00:53:05.300 So when I say that there is, uh, the systemic racism is real,
00:53:10.580 I mean it in this specific sense that, uh, black people in general started from a lower base
00:53:19.240 and that that has a ripple through time. That's all. Is there anybody who doesn't agree with that?
00:53:26.400 Do you, do you think that if, uh, if any group, it doesn't matter who it is, if any group started
00:53:32.680 with literally nothing starting from slavery and you fast forward 150 years, would you expect
00:53:39.300 everybody to be doing the same? It's just sort of common sense. Now the other stuff, you know,
00:53:45.540 the, the details of it, I don't buy into that stuff, but certainly if you start from behind,
00:53:51.600 there is a greater likelihood you're going to stay there. That's all. I think it's just common sense.

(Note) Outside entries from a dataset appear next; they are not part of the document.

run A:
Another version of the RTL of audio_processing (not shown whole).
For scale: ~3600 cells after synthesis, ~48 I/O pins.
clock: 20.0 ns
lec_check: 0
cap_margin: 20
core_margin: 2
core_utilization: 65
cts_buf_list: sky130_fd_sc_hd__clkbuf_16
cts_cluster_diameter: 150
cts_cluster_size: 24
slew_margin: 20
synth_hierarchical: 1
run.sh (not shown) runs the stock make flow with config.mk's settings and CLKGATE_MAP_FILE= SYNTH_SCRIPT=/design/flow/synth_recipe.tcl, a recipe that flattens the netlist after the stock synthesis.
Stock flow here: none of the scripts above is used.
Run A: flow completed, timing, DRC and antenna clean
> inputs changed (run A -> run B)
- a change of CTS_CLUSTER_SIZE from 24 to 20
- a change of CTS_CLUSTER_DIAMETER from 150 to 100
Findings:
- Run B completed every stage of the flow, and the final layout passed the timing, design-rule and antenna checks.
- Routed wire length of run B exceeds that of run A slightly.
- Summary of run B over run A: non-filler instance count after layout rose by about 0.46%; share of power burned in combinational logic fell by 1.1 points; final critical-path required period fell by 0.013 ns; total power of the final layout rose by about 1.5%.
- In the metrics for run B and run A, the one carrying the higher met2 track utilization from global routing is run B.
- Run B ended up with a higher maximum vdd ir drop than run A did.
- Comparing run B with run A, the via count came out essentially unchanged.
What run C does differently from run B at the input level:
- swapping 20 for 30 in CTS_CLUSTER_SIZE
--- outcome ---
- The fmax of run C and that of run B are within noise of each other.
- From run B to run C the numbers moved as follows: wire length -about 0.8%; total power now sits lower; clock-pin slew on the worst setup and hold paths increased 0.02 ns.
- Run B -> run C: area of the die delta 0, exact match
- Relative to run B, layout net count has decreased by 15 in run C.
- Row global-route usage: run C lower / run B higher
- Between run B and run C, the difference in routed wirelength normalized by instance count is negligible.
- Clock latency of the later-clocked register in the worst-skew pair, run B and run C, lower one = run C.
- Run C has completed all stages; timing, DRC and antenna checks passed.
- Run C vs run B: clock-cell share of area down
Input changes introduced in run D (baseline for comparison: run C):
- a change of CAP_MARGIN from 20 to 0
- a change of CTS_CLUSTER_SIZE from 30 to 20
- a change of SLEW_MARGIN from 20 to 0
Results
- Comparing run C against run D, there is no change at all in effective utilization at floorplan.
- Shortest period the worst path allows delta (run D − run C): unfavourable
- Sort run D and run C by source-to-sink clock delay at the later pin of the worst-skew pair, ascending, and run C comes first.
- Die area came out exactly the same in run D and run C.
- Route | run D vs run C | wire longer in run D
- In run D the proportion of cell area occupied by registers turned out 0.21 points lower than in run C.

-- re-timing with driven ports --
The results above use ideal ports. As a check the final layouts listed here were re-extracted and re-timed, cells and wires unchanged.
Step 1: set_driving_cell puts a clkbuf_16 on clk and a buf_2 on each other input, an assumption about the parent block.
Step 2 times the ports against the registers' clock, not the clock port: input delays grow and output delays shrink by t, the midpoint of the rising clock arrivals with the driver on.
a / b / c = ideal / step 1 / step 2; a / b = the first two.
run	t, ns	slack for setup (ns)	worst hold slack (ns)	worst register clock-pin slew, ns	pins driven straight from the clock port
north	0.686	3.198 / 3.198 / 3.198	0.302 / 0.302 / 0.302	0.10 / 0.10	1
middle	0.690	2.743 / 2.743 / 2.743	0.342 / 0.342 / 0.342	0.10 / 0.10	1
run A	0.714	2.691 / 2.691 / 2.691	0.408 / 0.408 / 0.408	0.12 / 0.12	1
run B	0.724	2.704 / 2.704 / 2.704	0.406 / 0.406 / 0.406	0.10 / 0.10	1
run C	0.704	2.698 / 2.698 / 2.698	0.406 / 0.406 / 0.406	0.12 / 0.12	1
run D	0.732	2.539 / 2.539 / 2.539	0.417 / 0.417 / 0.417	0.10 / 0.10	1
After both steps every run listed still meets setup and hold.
From an optimization exercise on the open Yosys and OpenROAD flow, aimed at small area and a short achievable clock period; shortcuts taken in it are not production practice. The RTL was checked by simulation tests, not by an equivalence proof against the original design. Power and IR drop assume default switching activity.

Setup of v33:
## bmu_top
module bmu_top #(
  parameter bit ZBA_EN = 1'b1,
  parameter bit ZBB_EN = 1'b1,
  parameter bit ZBS_EN = 1'b1,
  parameter bit ZBP_EN = 1'b1
) (
  input  logic        clk,
  input  logic        rst_n,
  input  logic        valid_in,
  input  logic [5:0]  op,
  input  logic        csr_ren,
  input  logic [31:0] csr_rddata,
  input  logic [31:0] a,
  input  logic [31:0] b,
  output logic [31:0] result,
  output logic        error
);
==> flow/config.mk <==
export PLATFORM = sky130hd
export DESIGN_NAME = bmu_top
export DESIGN_NICKNAME = bmu_top
export VERILOG_FILES = /design/flow/design.v
export SDC_FILE = /design/flow/constraint.sdc
export NUM_CORES = 4
export LEC_CHECK = 0
export ABC_AREA = 1
export CAP_MARGIN = 20
export CORE_MARGIN = 2
export CORE_UTILIZATION = 40
export PLACE_DENSITY = 0.6
export SETUP_SLACK_MARGIN = 3.0
export SLEW_MARGIN = 20
==> flow/constraint.sdc <==
create_clock -name core_clock -period 7.5 [get_ports {clk}]
set_input_delay 1.5000 -clock core_clock [delete_from_list [all_inputs] [get_ports {clk}]]
set_output_delay 1.5000 -clock core_clock [all_outputs]
set_load 0.01 [all_outputs]
standard.sh (not shown) runs the stock make flow with config.mk's settings and CLKGATE_MAP_FILE= SYNTH_SCRIPT=/design/flow/synth_recipe.tcl, a recipe that flattens the netlist after the stock synthesis.
==> flow/flow/run.sh <==
#!/bin/bash
# The standard layout (standard.sh), with these changes made on its make
# command line / environment:
#  - ADDER_MAP_FILE is left empty, so synthesis does not extract full and
#    half adder cells and ABC maps the adder and popcount trees from gates;
#    the rest of synth_recipe.tcl runs unchanged, so the registers and their
#    names are the standard synthesis's
#  - ports are buffered with sky130_fd_sc_hd__buf_2 instead of the default
#    delay buffer
#  - the steps up to clock tree synthesis repair timing to the setup margin
#    of config.mk; routing and the steps after it repair to a margin of
#    flow/late_margin only
set -euo pipefail
LATE=$(cat flow/late_margin)
sed 's#SYNTH_SCRIPT=#ADDER_MAP_FILE= SYNTH_SCRIPT=#' standard.sh > flow_standard.sh
grep -q "ADDER_MAP_FILE= SYNTH_SCRIPT=" flow_standard.sh
sed "s#SETUP_SLACK_MARGIN=[^ ]*#SETUP_SLACK_MARGIN=$LATE#" flow_standard.sh > flow_standard_late.sh
grep -q "SETUP_SLACK_MARGIN=$LATE " flow_standard_late.sh
export BUFFER_PORTS_ARGS="-buffer_cell sky130_fd_sc_hd__buf_2"
bash flow_standard.sh cts > flow_make_early.log 2>&1
bash flow_standard_late.sh > flow_make_late.log 2>&1
==> flow/flow/late_margin <==
0.5
### v33 -> v32
- PLACE_DENSITY changed from 0.6 to 0.7
- CORE_UTILIZATION changed from 40 to 50
==> flow/flow/run.sh <==
#!/bin/bash
# The standard layout (standard.sh), with two changes made on its make
# command line / environment:
#  - ADDER_MAP_FILE is left empty, so synthesis does not extract full and
#    half adder cells and ABC maps the adder and popcount trees from gates;
#    the rest of synth_recipe.tcl runs unchanged, so the registers and their
#    names are the standard synthesis's
#  - ports are buffered with sky130_fd_sc_hd__buf_2 instead of the default
#    delay buffer
set -euo pipefail
sed 's#SYNTH_SCRIPT=#ADDER_MAP_FILE= SYNTH_SCRIPT=#' standard.sh > flow_standard.sh
grep -q "ADDER_MAP_FILE= SYNTH_SCRIPT=" flow_standard.sh
export BUFFER_PORTS_ARGS="-buffer_cell sky130_fd_sc_hd__buf_2"
bash flow_standard.sh > flow_make.log 2>&1
removed: flow/flow/late_margin
Results
- Finished, but not clean: v32, with capacitance limit, slew limit.
- On register-to-register path setup slack, v32 and v33 are basically level.
- Wire length in v32 is about 6% higher than in v33
- The maximum fanout count along the critical path reported for v32 is smaller than that of v33 by 2.
- v32 against v33: post-CTS resize count grew by about 15%; met2 usage picked up an extra 12 points; floorplan row count fell about 10%; critical path depth decreased 2.
- When v32 is set beside v33, its final cell count without fillers turns out to be 27 larger.
- v33 ended up with sky130_fd_sc_hd__a2111oi_0 as its slowest cell on the critical path; v32 ended up with sky130_fd_sc_hd__nor4_1.
- Across both runs, share of power burned in the clock network was lower for v32 than for v33.
- Looking only at area of the die, and setting everything else aside, the higher value of v32 and v33 goes to v33.
- The total track usage reported for v32 is greater than that of v33 by 11 points.
Modified inputs, v19 compared to v32
- a change of SETUP_SLACK_MARGIN from 3.0 to 3.15
- a change of PLACE_DENSITY from 0.7 to 0.6
- a change of CORE_UTILIZATION from 50 to 40
--- a/flow/flow/run.sh
+++ b/flow/flow/run.sh
@@ -1,4 +1,4 @@
 #!/bin/bash
-# The standard layout (standard.sh), with two changes made on its make
+# The standard layout (standard.sh), with these changes made on its make
 # command line / environment:
 #  - ADDER_MAP_FILE is left empty, so synthesis does not extract full and
@@ -8,7 +8,14 @@
 #  - ports are buffered with sky130_fd_sc_hd__buf_2 instead of the default
 #    delay buffer
+#  - the steps up to clock tree synthesis repair timing to the setup margin
+#    of config.mk; routing and the steps after it repair to a margin of
+#    flow/late_margin only
 set -euo pipefail
+LATE=$(cat flow/late_margin)
 sed 's#SYNTH_SCRIPT=#ADDER_MAP_FILE= SYNTH_SCRIPT=#' standard.sh > flow_standard.sh
 grep -q "ADDER_MAP_FILE= SYNTH_SCRIPT=" flow_standard.sh
+sed "s#SETUP_SLACK_MARGIN=[^ ]*#SETUP_SLACK_MARGIN=$LATE#" flow_standard.sh > flow_standard_late.sh
+grep -q "SETUP_SLACK_MARGIN=$LATE " flow_standard_late.sh
 export BUFFER_PORTS_ARGS="-buffer_cell sky130_fd_sc_hd__buf_2"
-bash flow_standard.sh > flow_make.log 2>&1
+bash flow_standard.sh cts > flow_make_early.log 2>&1
+bash flow_standard_late.sh > flow_make_late.log 2>&1
==> flow/flow/late_margin (new file) <==
0.5
### Flow results
Global routing met2 resource utilization: v19 vs v32 down 9.7 points. Taking v32 as the reference, in v19 shortest clock period the worst path allows after layout decreased by 0.36 ns relative to the old numbers; power shrank by about 2.5%. Between v19 and v32, the upper clock frequency limit is lower for v32. Clock-buffer cell count: v19 higher than v32. Between v32 and v19, met1 track utilization from global routing decreased. v19 vs v32: static power due to leakage down. Relative to v32, the total non-filler cell area in the finished layout of v19 is lower by about 4%. Every run in v19 and v32 closed cleanly, with the single exception of v32. v32: flow complete, layout not clean; failing: capacitance limit, slew limit.

* * *

onyx:
Starting RTL as in the previous note.
==> flow/config.mk <==
export PLATFORM = sky130hd
export DESIGN_NAME = bmu_top
export DESIGN_NICKNAME = bmu_top
export VERILOG_FILES = /design/flow/design.v
export SDC_FILE = /design/flow/constraint.sdc
export NUM_CORES = 4
export LEC_CHECK = 0
export ABC_AREA = 1
export CAP_MARGIN = 10
export CORE_MARGIN = 2
export CORE_UTILIZATION = 40
export PLACE_DENSITY = 0.6
export SETUP_SLACK_MARGIN = 3.0
export SLEW_MARGIN = 10
==> flow/constraint.sdc <==
create_clock -name core_clock -period 7.5 [get_ports {clk}]
set_input_delay 1.5000 -clock core_clock [delete_from_list [all_inputs] [get_ports {clk}]]
set_output_delay 1.5000 -clock core_clock [all_outputs]
set_load 0.01 [all_outputs]
==> flow/flow/run.sh <==
#!/bin/bash
# The standard layout (standard.sh), with these changes made on its make
# command line / environment:
#  - ADDER_MAP_FILE is left empty, so synthesis does not extract full and
#    half adder cells and ABC maps the adder and popcount trees from gates;
#    the rest of synth_recipe.tcl runs unchanged, so the registers and their
#    names are the standard synthesis's
#  - ports are buffered with sky130_fd_sc_hd__buf_2 instead of the default
#    delay buffer
#  - the steps up to clock tree synthesis repair timing to the setup margin
#    of config.mk; routing and the steps after it repair to a margin of
#    flow/late_margin only
set -euo pipefail
LATE=$(cat flow/late_margin)
sed 's#SYNTH_SCRIPT=#ADDER_MAP_FILE= SYNTH_SCRIPT=#' standard.sh > flow_standard.sh
grep -q "ADDER_MAP_FILE= SYNTH_SCRIPT=" flow_standard.sh
sed "s#SETUP_SLACK_MARGIN=[^ ]*#SETUP_SLACK_MARGIN=$LATE#" flow_standard.sh > flow_standard_late.sh
grep -q "SETUP_SLACK_MARGIN=$LATE " flow_standard_late.sh
export BUFFER_PORTS_ARGS="-buffer_cell sky130_fd_sc_hd__buf_2"
bash flow_standard.sh cts > flow_make_early.log 2>&1
bash flow_standard_late.sh > flow_make_late.log 2>&1
==> flow/flow/late_margin <==
0.5
Input-level comparison between cedar and onyx:
Settings: PLACE_DENSITY: 0.6 -> 0.65; SLEW_MARGIN: 10 -> 20; CORE_UTILIZATION: 40 -> 45; CAP_MARGIN: 10 -> 20.
==> flow/flow/late_margin <==
1.5
--- outcome ---
Biggest fanout along the worst timing path: cedar vs onyx up 8. Going from onyx to cedar, power grew by 0.013 mW, via count went up 370, final critical-path required period saw an increase. Changes observed in cedar relative to onyx: routability congestion estimate saw a decrease, global-route usage over all layers picked up an extra 6.9 points, worst hold margin climbed 10 ps, instance area at placement went down.
Relative to cedar, the following input files were edited for pepper:
Settings: CORE_UTILIZATION changed from 45 to 40; PLACE_DENSITY changed from 0.65 to 0.6.
==> flow/flow/late_margin <==
2.7
### Flow results
- Longest individual stage delay on the worst path down 420 ps in pepper wrt cedar
- Time the final worst path needs with I/O delays and setup is lower on cedar
- Compared with cedar, pepper shows a lower worst setup margin.
- Against cedar, pepper comes in about 9% higher on non-clock buffer count in the final layout.
What willow does differently from pepper at the input level:
Settings: swapping 3.0 for 2.8 in SETUP_SLACK_MARGIN.
==> flow/flow/late_margin <==
0.5
==> comparison <==
In willow relative to pepper, post-route standard cell area excluding fillers had gone down by a few percent. Delta (willow minus pepper): power share of the clock group now sits higher, count of non-filler cells in the finished layout down 39, global-route wire length before repair fell 2.4%, fraction of the mapped netlist area in compound gates held, global-route usage shrank by 1.2 points. Taking pepper as the reference, in willow switching part of the total power now larger, number of non-clock buffers went down by 37. Number of iterations in the first detailed-routing pass in willow is 1 below pepper. Compared with pepper, willow shows worst hold margin higher by 5.0 ps. Comparing final-layout fill cell count for pepper and willow, the bigger number came from willow.

## afterwards: timing with drivers on the ports
No port has a modelled driver above. Below, the same layouts with a new extraction and two added sets of constraints.
Step 1: set_driving_cell puts a clkbuf_16 on clk and a buf_2 on each other input, an assumption about the parent block.
Step 2 adds t to the input delays and takes it off the output delays; t is the mean of the earliest and latest rising clock arrival at the registers after step 1. Input paths then give back, and output paths get back, about the clock's delay inside the block.
a / b / c = ideal / step 1 / step 2; a / b = the first two.
| run | shift t [ns] | setup WS [ns] | worst setup path at the end | latest minus earliest clock arrival (ns) | slew at the worst register clock pin (ns) |
|---|---|---|---|---|---|
| v33 | 0.341 | 2.792 / 2.815 / 2.474 | input to register | 0.014 / 0.013 | 0.07 / 0.07 |
| v32 | 0.337 | 2.571 / 2.589 / 2.252 | input to register | 0.006 / 0.006 | 0.06 / 0.06 |
| v19 | 0.332 | 2.932 / 2.937 / 2.605 | input to register | 0.014 / 0.014 | 0.07 / 0.07 |
| onyx | 0.341 | 2.792 / 2.815 / 2.474 | input to register | 0.014 / 0.013 | 0.07 / 0.07 |
| cedar | 0.338 | 2.788 / 2.774 / 2.436 | input to register | 0.006 / 0.006 | 0.06 / 0.06 |
| pepper | 0.341 | 2.742 / 2.765 / 2.425 | input to register | 0.014 / 0.013 | 0.07 / 0.07 |
| willow | 0.340 | 2.543 / 2.567 / 2.227 | input to register | 0.014 / 0.014 | 0.07 / 0.07 |
The setup slack of cedar, which loses most, moves by -0.014 ns with the drivers and by -0.352 ns with both steps.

00:53:58.420 Um, what are your thoughts on election oversight by comments are going by too quickly. I think we have
00:54:05.140 to rethink the whole election process and I'll tell you how I would do it. Cameras are really cheap.
00:54:13.480 I would say that you can't do any ballot handling unless you're in a room that has, uh, ceiling cameras
00:54:20.980 every five feet enough so you can actually read a ballot. I feel as if you shouldn't be able to have
00:54:27.860 a ballot in your hand unless there's a camera directly above you. Everywhere. Now it can't be that
00:54:35.600 expensive to have cameras, right? I mean, there are a lot of small places that maybe can't afford it,
00:54:40.940 but you don't have to do all the small ones. You could just do the big metropolitan ones because
00:54:46.300 that's where all the volume is. So I'd say camera the heck out of it. That would be one thing.
00:54:53.320 Uh, yeah, I, I know I can scroll the comments to pause them. I'm being lazy.
00:55:05.340 All right. That's all I got for now. And I will talk to you.